Behcet's disease presenting with internuclear ophthalmoplegia

Demirci S., BASAK P., GULER K.

NEURO-OPHTHALMOLOGY, vol.26, no.4, pp.259-263, 2001 (SCI-Expanded) identifier identifier

  • Publication Type: Article / Article
  • Volume: 26 Issue: 4
  • Publication Date: 2001
  • Doi Number: 10.1076/noph.
  • Journal Indexes: Science Citation Index Expanded (SCI-EXPANDED), Scopus
  • Page Numbers: pp.259-263
  • Süleyman Demirel University Affiliated: Yes


Behcet's disease is a recurrent inflammatory disorder that affects several systems besides skin and eye. It is known that the disease may show an onset with neurological involvement. We report a 37-year-old woman who had acute onset of left internuclear ophthalmoplegia, which resulted from an ischemic lesion at midbrain, with a long-lasting history of oral aphthae and genital ulceration.
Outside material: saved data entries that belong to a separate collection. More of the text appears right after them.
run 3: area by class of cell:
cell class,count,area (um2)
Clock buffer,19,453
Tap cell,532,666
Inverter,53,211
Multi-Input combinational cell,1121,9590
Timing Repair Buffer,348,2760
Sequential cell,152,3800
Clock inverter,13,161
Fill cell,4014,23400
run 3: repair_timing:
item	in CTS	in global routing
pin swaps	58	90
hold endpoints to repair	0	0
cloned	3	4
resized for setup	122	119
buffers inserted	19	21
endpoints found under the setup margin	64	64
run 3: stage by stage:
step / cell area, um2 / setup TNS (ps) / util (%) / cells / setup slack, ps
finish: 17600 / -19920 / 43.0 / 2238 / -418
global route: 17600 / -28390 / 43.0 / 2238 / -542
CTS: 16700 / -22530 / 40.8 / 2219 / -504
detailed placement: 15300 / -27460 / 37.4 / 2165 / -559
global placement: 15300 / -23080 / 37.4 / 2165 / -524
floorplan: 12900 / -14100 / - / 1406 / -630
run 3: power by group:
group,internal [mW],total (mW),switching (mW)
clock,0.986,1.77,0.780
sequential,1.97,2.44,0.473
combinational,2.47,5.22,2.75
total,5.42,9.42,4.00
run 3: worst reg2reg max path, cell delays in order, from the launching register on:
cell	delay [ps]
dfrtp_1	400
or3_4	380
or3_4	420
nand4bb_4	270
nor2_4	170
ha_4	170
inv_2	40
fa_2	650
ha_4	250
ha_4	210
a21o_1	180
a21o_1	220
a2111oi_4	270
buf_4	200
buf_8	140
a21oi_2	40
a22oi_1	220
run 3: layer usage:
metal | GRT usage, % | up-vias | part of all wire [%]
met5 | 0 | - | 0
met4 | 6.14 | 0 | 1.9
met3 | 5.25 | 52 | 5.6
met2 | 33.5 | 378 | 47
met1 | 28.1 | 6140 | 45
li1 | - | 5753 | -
$ cat config.mk
export PLATFORM = sky130hd
export DESIGN_NAME = clkdiv_reload_top
export DESIGN_NICKNAME = d
export VERILOG_FILES = /design/src/rtl/clkdiv_reload_pkg.sv /design/src/rtl/clkdiv_div_hold.sv /design/src/rtl/clkdiv_match.sv /design/src/rtl/clkdiv_counter.sv /design/src/rtl/clkdiv_reload_top.sv
export SDC_FILE = /design/constraint.sdc
export NUM_CORES = 1
export LEC_CHECK = 0
export ABC_CLOCK_PERIOD_IN_PS = 4700
export BUFFER_PORTS_ARGS = -buffer_cell sky130_fd_sc_hd__buf_4
export CAP_MARGIN = 20
export CORE_MARGIN = 2
export CORE_UTILIZATION = 59
export DETAILED_ROUTE_END_ITERATION = 10
export HOLD_SLACK_MARGIN = 0.1
export PLACE_DENSITY_LB_ADDON = 0.3
export SYNTH_ARGS = -nofsm -noshare
export SYNTH_HDL_FRONTEND = slang
export SYNTH_SLANG_ARGS = --single-unit
$ cat constraint.sdc
create_clock -name clk_i -period 4.7 [get_ports clk_i]
set_input_delay 0.47 -clock clk_i [delete_from_list [all_inputs] [get_ports clk_i]]
set_output_delay 0.47 -clock clk_i [all_outputs]
set_load 0.05 [all_outputs]
$ cat src/rtl/clkdiv_reload_pkg.sv
// Package: shared constants for the reload-compare divider.
// Assumes: consumers size their counters from DIV_W_DEF unless overridden.
package clkdiv_reload_pkg;
    parameter int unsigned DIV_W_DEF = 9;
endpackage

$ cat src/rtl/clkdiv_div_hold.sv
// Module: holds the active divisor.
// Samples div_i when the block is idle (active divisor zero) or at a reload,
// so a divisor change never truncates the period in progress.
// Assumes: synchronous active-low reset; reload_now comes from the matcher.
module clkdiv_div_hold #(
    parameter int unsigned DIV_W = 9
) (
    input  logic             clk_i,
    input  logic             rst_ni,
    input  logic [DIV_W-1:0] div_i,
    input  logic             reload_now,
    output logic [DIV_W-1:0] div_q,
    output logic             idle
);
    // Idle whenever no legal divisor is held.
    always_comb begin
        idle = (div_q == '0);
    end

    // Sample the requested divisor at reload or while idle.
    always_ff @(posedge clk_i) begin
        if (!rst_ni) begin
            div_q <= '0;
        end else if (idle || reload_now) begin
            div_q <= div_i;
        end
    end
endmodule

$ cat src/rtl/clkdiv_match.sv
// Module: terminal-count detector.
// Flags a reload when the counter's next value equals the complement of the
// active divisor. Assumes: idle is high when the divisor is zero.
module clkdiv_match #(
    parameter int unsigned DIV_W = 9
) (
    input  logic [DIV_W-1:0] cnt_q,
    input  logic [DIV_W-1:0] div_q,
    input  logic             idle,
    output logic             reload_now
);
    logic [DIV_W-1:0] cnt_dec;

    // Compare the decremented count against the complemented divisor.
    always_comb begin
        cnt_dec    = cnt_q - {{(DIV_W-1){1'b0}}, 1'b1};
        reload_now = !idle && (cnt_dec == ~div_q);
    end
endmodule
**config.mk**
```make
export PLATFORM = sky130hd
export DESIGN_NAME = altboot_wdog
export DESIGN_NICKNAME = d
export VERILOG_FILES = /design/src/rtl/abw_pkg.sv /design/src/rtl/abw_prescaler.sv /design/src/rtl/abw_downcount.sv /design/src/rtl/altboot_wdog.sv
export SDC_FILE = /design/constraint.sdc
export NUM_CORES = 1
export LEC_CHECK = 0
export ABC_AREA = 1
export BUFFER_PORTS_ARGS = -buffer_cell sky130_fd_sc_hd__buf_2
export CORE_MARGIN = 2
export CORE_UTILIZATION = 36
export CTS_CLUSTER_DIAMETER = 100
export DETAILED_ROUTE_END_ITERATION = 10
export SLEW_MARGIN = 5
export SYNTH_ARGS = -nofsm -noshare
export SYNTH_HDL_FRONTEND = slang
export SYNTH_SLANG_ARGS = --single-unit
```
**constraint.sdc**
```tcl
create_clock -name clk -period 2 [get_ports clk]
set_input_delay 0.4 -clock clk [delete_from_list [all_inputs] [get_ports clk]]
set_output_delay 0.4 -clock clk [all_outputs]
set_load 0.01 [all_outputs]
```
**src/rtl/abw_pkg.sv**
```systemverilog
package abw_pkg;
   localparam int unsigned OFS_CTRL    = 32'h64;
   localparam int unsigned OFS_RELOAD  = 32'h68;
   localparam int unsigned OFS_RESTART = 32'h6C;
   localparam logic [31:0] RESTART_KEY = 32'h0000_4755;
   localparam logic [7:0]  CLEAR_KEY   = 8'hEA;
   localparam int unsigned EN_BIT      = 0;
   localparam int unsigned BOOT_BIT    = 4;
   localparam int unsigned KEY_LSB     = 16;
   localparam int unsigned CNT_LSB     = 16;

   typedef enum logic [1:0] {
      SEL_NONE,
      SEL_CTRL,
      SEL_RELOAD,
      SEL_RESTART
   } abw_sel_e;
endpackage

```
**src/rtl/abw_prescaler.sv**
```systemverilog
module abw_prescaler #(
   parameter int unsigned CYC_PER_TICK = 20_000_000
) (
   input  logic clk,
   input  logic rst_n,
   input  logic run,
   input  logic clr,
   output logic tick
);
   generate
      if (CYC_PER_TICK < 1) begin : g_bad
         $error("abw_prescaler: CYC_PER_TICK must be at least 1");
      end
      if (CYC_PER_TICK == 1) begin : g_direct
         assign tick = run && !clr;
      end else begin : g_count
         localparam int unsigned PW = $clog2(CYC_PER_TICK);
         localparam logic [PW-1:0] LAST = PW'(CYC_PER_TICK - 1);
         logic [PW-1:0] div_q;
         always_ff @(posedge clk or negedge rst_n) begin
            if (!rst_n) begin
               div_q <= '0;
            end else if (!run || clr || div_q == LAST) begin
               div_q <= '0;
            end else begin
               div_q <= div_q + 1'b1;
            end
         end
         assign tick = run && !clr && (div_q == LAST);
      end
   endgenerate
endmodule

```
**src/rtl/abw_downcount.sv**
```systemverilog
module abw_downcount #(
   parameter int unsigned W       = 13,
   parameter int unsigned RST_VAL = 220
) (
   input  logic         clk,
   input  logic         rst_n,
   input  logic         load,
   input  logic [W-1:0] load_val,
   input  logic         dec,
   output logic [W-1:0] cnt,
   output logic         zero
);
   generate
      if (RST_VAL >= (1 << W)) begin : g_bad
         $error("abw_downcount: RST_VAL does not fit in W bits");
      end
   endgenerate

   logic [W-1:0] cnt_q;
   always_ff @(posedge clk or negedge rst_n) begin
      if (!rst_n) begin
         cnt_q <= W'(RST_VAL);
      end else if (load) begin
         cnt_q <= load_val;
      end else if (dec && cnt_q != '0) begin
         cnt_q <= cnt_q - 1'b1;
      end
   end
   assign cnt  = cnt_q;
   assign zero = (cnt_q == '0);
endmodule

```
**src/rtl/altboot_wdog.sv**
```systemverilog
module altboot_wdog
   import abw_pkg::*;
#(
   parameter int unsigned ADDR_W       = 8,
   parameter int unsigned RELOAD_W     = 13,
   parameter int unsigned CYC_PER_TICK = 20_000_000,
   parameter int unsigned RST_RELOAD   = 220
) (
   input  logic              clk,
   input  logic              rst_n,
   input  logic [ADDR_W-1:0] bus_addr,
   input  logic              bus_we,
   input  logic [31:0]       bus_wdata,
   output logic [31:0]       bus_rdata,
   output logic              rst_req,
   output logic              boot_alt
);
   generate
      if (ADDR_W < 7) begin : g_bad_addr
         $error("altboot_wdog: ADDR_W too small for the register offsets");
      end
      if (RELOAD_W < 1 || RELOAD_W > 16) begin : g_bad_rw
         $error("altboot_wdog: RELOAD_W must be 1..16");
      end
   endgenerate

   abw_sel_e           sel;
   logic               wr_ctrl, wr_rel, wr_rst;
   logic               en_q, boot_q, rst_req_q;
   logic [RELOAD_W-1:0] reload_q;
   logic [RELOAD_W-1:0] cnt;
   logic               zero, tick, expire;

   always_comb begin
      if (bus_addr == ADDR_W'(OFS_CTRL))         sel = SEL_CTRL;
      else if (bus_addr == ADDR_W'(OFS_RELOAD))  sel = SEL_RELOAD;
      else if (bus_addr == ADDR_W'(OFS_RESTART)) sel = SEL_RESTART;
      else                                       sel = SEL_NONE;
   end

   assign wr_ctrl = bus_we && (sel == SEL_CTRL);
   assign wr_rel  = bus_we && (sel == SEL_RELOAD);
   assign wr_rst  = bus_we && (sel == SEL_RESTART) && (bus_wdata == RESTART_KEY);
   assign expire  = en_q && zero;

   always_ff @(posedge clk or negedge rst_n) begin
      if (!rst_n) begin
         en_q      <= 1'b0;
         boot_q    <= 1'b0;
         rst_req_q <= 1'b0;
         reload_q  <= RELOAD_W'(RST_RELOAD);
      end else begin
         rst_req_q <= expire;
         if (expire) begin
            en_q   <= 1'b0;
            boot_q <= ~boot_q;
         end else if (wr_ctrl) begin
            en_q <= bus_wdata[EN_BIT];
            if (bus_wdata[KEY_LSB +: 8] == CLEAR_KEY) boot_q <= 1'b0;
         end
         if (wr_rel) reload_q <= bus_wdata[RELOAD_W-1:0];
      end
   end

   abw_prescaler #(.CYC_PER_TICK(CYC_PER_TICK)) u_pre (
      .clk  (clk),
      .rst_n(rst_n),
      .run  (en_q),
      .clr  (wr_rst),
      .tick (tick)
   );

   abw_downcount #(.W(RELOAD_W), .RST_VAL(RST_RELOAD)) u_cnt (
      .clk     (clk),
      .rst_n   (rst_n),
      .load    (wr_rst),
      .load_val(reload_q),
      .dec     (tick),
      .cnt     (cnt),
      .zero    (zero)
   );

   always_comb begin
      bus_rdata = '0;
      unique case (sel)
         SEL_CTRL: begin
            bus_rdata[EN_BIT]   = en_q;
            bus_rdata[BOOT_BIT] = boot_q;
         end
         SEL_RELOAD: begin
            bus_rdata[RELOAD_W-1:0]         = reload_q;
            bus_rdata[CNT_LSB +: RELOAD_W]  = cnt;
         end
         default: bus_rdata = '0;
      endcase
   end

   assign rst_req  = rst_req_q;
   assign boot_alt = boot_q;
endmodule

```
==> out/results.ini <==
[clock_tree]
numClockSinks=54
cts_tree=done
post-cts-setup-buffers=0
h-tree-depth=2
post_cts_resize_count=0
cts.root.buffer_cell=sky130_fd_sc_hd__clkbuf_8
worst_skew_pair.late_latency_ns=0.30
cts-hold-fix-buffers=0
clkSlewWorstSetupHoldPaths_ns=0.09
number_of_buffers_created_by_cts=5
max-clock-path-buffers=2

[power]
power.leakage_nw=2.08
power_frac_comb_pct=9.8
switching_share_pct=24.2
p_int_mw=1.57
powerDensity_nw_per_um2=488
fin_total_pwr_mw=2.07
power.clock.fraction_pct=34.7
power.ir.vdd_worst_mv=0.331
net-switching-power_mw=0.501
power_frac_seq_pct=55.4

[synthesis]
cell_area_after_synthesis_sq_um=3620
synth.ff_latch_count=54
synth_top_cells_by_area=sky130_fd_sc_hd__dfrtp_1 (30%), sky130_fd_sc_hd__nand2_1 (14%), sky130_fd_sc_hd__nor2_1 (13%)
synth_sequential_area_ratio_pct=37.7
synthTopCellsByCount=sky130_fd_sc_hd__nand2_1 (135), sky130_fd_sc_hd__nor2_1 (126), sky130_fd_sc_hd__inv_1 (66), sky130_fd_sc_hd__nand3_1 (50), sky130_fd_sc_hd__dfrtp_1 (44)
synth_most_common_cell=sky130_fd_sc_hd__nand2_1
post_synth.cell_area_avg_sq_um=6.71
synth_area_leader_cell=sky130_fd_sc_hd__dfrtp_1
synth_enable_flop_cells=0
synth_cells=539
yosysWarnings=0
synth.distinct_cells=32
async_reset_ff_share_pct=100
synth.top_cell.area_share_pct=30.4
synth_top_flop_cell=sky130_fd_sc_hd__dfrtp_1

[setup_path]
cp_max_fo=24
endpoint_kind=primary output
critPathMaxStageDelay_ns=0.24
critPathKind=in -> out
worst-endpoint-required_ns=1.60
arrival_ns=1.44
critical_path_buf_inv_count=4
crit_family=buffers and inverters
cp_cell_sequence=buf_2 > inv_1 > nand2_1 > nor2_4 > nand4_2 > buf_4 > nor2_1 > buf_2
start_kind=input pin
worst_path_max_delay_cell=sky130_fd_sc_hd__buf_4
critical_path.most_common_cell=sky130_fd_sc_hd__buf_2

[grt]
grt_antenna_before_repair=0
grt_max_degree=38
vias_in_the_first_global_route=3229
groute.usage.overall_pct=16.5
grt_remaining_overflow=0
grt_first_pass_wirelength_mm=14.9

[sta]
timing_hold_violations_final=0
setup_repair_after_global_routing_missed_its_margin=false
setup_viol=0
slew_violations=0
setup-tns-final_ns=0
fmax_mhz=545
timing.hold.ws_ns=0.0258
period_share_pct=91.8
final.min_clock_period_ns=1.84
timing.clock.skew_ns=0.0101
finalWorstSetupSlack_ns=0.165

[hold_path]
hp-class=in -> async

[layout]
layout.core_utilization_pct=43.4
nNetsFinal=658
layout-area-overhead-vs-synth_pct=17.3
layoutNonFillerInstCount=747
fillerInstances=1046
post_route_cells_drive_above_1_share_pct=18.2
antenna_cells=0
seqCellArea_sq_um=1360
multi_input_comb_area_sq_um=1920
non_filler_cell_area_final_sq_um=4240

[die]
die_h_um=104
rows=36
design.core.area_sq_um=9770
initial_utilization_pct=37.0
pin_count=77
die_area_sq_um=10900
dieWidth_um=104

[route]
routed_wire_length_per_instance_um=11.6
routed-wl-met3_um=305
antenna_violating_nets_post_route=0
drt_iter0_drc=170
vias=3423
highest_layer=met4
drtPass1Iterations=4
drt_drc_violations_left=0
finalWirelength_mm=8.70
routedLengthMet1_mm=4.42
avgViaCountPerCell=4.58
dr_wl_met2_mm=3.92

[place]
routabilityCongestion=0.915
preCtsSetupSlack_ns=0.115
dpl.cell_count=739
port_buffers=70
place_hpwl_mm=6.87
placed_cell_areas_sq_um=4130

[outcome]
status=finished, final reports clean

[flow_run]
maxCapViolations=0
The laboratory workup revealed no pathology suggesting any other disease thought of in differential diagnosis. The patient was treated with high-dose methylprednisolone and colchicine and showed marked improvement. This case is presented because it is relatively rare for Behcet's disease to affect the tegmentum of the brainstem where the medial longitudinal fibers are located.